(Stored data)
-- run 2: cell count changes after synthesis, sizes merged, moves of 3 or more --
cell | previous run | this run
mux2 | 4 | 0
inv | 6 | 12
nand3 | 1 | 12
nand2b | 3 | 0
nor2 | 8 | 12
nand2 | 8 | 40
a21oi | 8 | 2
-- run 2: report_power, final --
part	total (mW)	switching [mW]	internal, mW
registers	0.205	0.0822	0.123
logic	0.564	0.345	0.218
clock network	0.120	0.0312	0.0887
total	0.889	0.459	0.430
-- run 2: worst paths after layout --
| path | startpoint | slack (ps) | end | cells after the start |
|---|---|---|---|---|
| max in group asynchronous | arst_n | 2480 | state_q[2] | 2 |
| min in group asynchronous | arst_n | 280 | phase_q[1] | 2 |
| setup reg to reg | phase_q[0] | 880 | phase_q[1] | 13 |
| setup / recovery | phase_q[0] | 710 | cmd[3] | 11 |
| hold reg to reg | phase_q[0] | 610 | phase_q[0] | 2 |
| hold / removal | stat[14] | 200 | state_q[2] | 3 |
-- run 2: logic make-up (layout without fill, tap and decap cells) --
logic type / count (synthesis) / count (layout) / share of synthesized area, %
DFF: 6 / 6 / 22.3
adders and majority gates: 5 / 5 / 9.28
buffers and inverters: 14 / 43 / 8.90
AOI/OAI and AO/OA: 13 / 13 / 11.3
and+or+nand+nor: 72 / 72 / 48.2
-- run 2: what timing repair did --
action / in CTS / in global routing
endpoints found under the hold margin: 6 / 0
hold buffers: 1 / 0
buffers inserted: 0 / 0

==

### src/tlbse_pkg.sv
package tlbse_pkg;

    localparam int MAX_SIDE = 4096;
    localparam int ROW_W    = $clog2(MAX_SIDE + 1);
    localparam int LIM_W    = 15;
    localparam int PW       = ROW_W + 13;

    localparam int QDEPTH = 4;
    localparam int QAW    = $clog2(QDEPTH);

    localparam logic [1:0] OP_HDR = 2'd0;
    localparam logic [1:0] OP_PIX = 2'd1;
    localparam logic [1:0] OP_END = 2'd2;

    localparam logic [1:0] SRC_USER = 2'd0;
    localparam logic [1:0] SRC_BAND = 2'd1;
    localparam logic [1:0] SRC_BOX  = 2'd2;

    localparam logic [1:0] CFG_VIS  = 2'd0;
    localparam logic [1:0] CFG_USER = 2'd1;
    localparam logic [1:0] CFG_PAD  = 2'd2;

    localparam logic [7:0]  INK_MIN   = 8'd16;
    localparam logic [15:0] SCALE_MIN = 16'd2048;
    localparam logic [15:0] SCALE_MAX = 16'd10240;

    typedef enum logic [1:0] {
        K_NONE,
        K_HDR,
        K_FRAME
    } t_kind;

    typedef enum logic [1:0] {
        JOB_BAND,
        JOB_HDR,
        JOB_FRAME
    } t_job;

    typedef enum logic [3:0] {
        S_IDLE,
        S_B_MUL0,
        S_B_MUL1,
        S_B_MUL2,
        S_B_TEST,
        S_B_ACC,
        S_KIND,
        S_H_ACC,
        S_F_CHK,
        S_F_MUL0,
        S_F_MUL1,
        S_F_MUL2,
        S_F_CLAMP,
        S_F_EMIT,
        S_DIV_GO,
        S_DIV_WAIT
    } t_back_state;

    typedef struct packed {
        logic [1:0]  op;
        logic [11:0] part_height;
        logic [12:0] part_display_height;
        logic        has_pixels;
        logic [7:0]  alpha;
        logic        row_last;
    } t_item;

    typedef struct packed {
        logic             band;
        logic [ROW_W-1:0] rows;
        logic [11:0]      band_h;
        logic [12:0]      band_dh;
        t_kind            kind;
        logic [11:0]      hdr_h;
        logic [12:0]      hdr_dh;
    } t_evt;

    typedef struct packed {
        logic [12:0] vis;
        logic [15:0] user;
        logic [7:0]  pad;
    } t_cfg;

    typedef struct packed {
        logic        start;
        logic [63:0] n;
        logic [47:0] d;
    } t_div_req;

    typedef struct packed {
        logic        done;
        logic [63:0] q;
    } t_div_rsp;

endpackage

● Task to carry out:
Look above for the line holding "-- run 2: cell" and the line holding "buffers inserted: 0 / 0", then output exactly those two lines and every line between them, nothing more.

● Solved exercise:
-- run 2: cell count changes after synthesis, sizes merged, moves of 3 or more --
cell | previous run | this run
mux2 | 4 | 0
inv | 6 | 12
nand3 | 1 | 12
nand2b | 3 | 0
nor2 | 8 | 12
nand2 | 8 | 40
a21oi | 8 | 2
-- run 2: report_power, final --
part	total (mW)	switching [mW]	internal, mW
registers	0.205	0.0822	0.123
logic	0.564	0.345	0.218
clock network	0.120	0.0312	0.0887
total	0.889	0.459	0.430
-- run 2: worst paths after layout --
| path | startpoint | slack (ps) | end | cells after the start |
|---|---|---|---|---|
| max in group asynchronous | arst_n | 2480 | state_q[2] | 2 |
| min in group asynchronous | arst_n | 280 | phase_q[1] | 2 |
| setup reg to reg | phase_q[0] | 880 | phase_q[1] | 13 |
| setup / recovery | phase_q[0] | 710 | cmd[3] | 11 |
| hold reg to reg | phase_q[0] | 610 | phase_q[0] | 2 |
| hold / removal | stat[14] | 200 | state_q[2] | 3 |
-- run 2: logic make-up (layout without fill, tap and decap cells) --
logic type / count (synthesis) / count (layout) / share of synthesized area, %
DFF: 6 / 6 / 22.3
adders and majority gates: 5 / 5 / 9.28
buffers and inverters: 14 / 43 / 8.90
AOI/OAI and AO/OA: 13 / 13 / 11.3
and+or+nand+nor: 72 / 72 / 48.2
-- run 2: what timing repair did --
action / in CTS / in global routing
endpoints found under the hold margin: 6 / 0
hold buffers: 1 / 0
buffers inserted: 0 / 0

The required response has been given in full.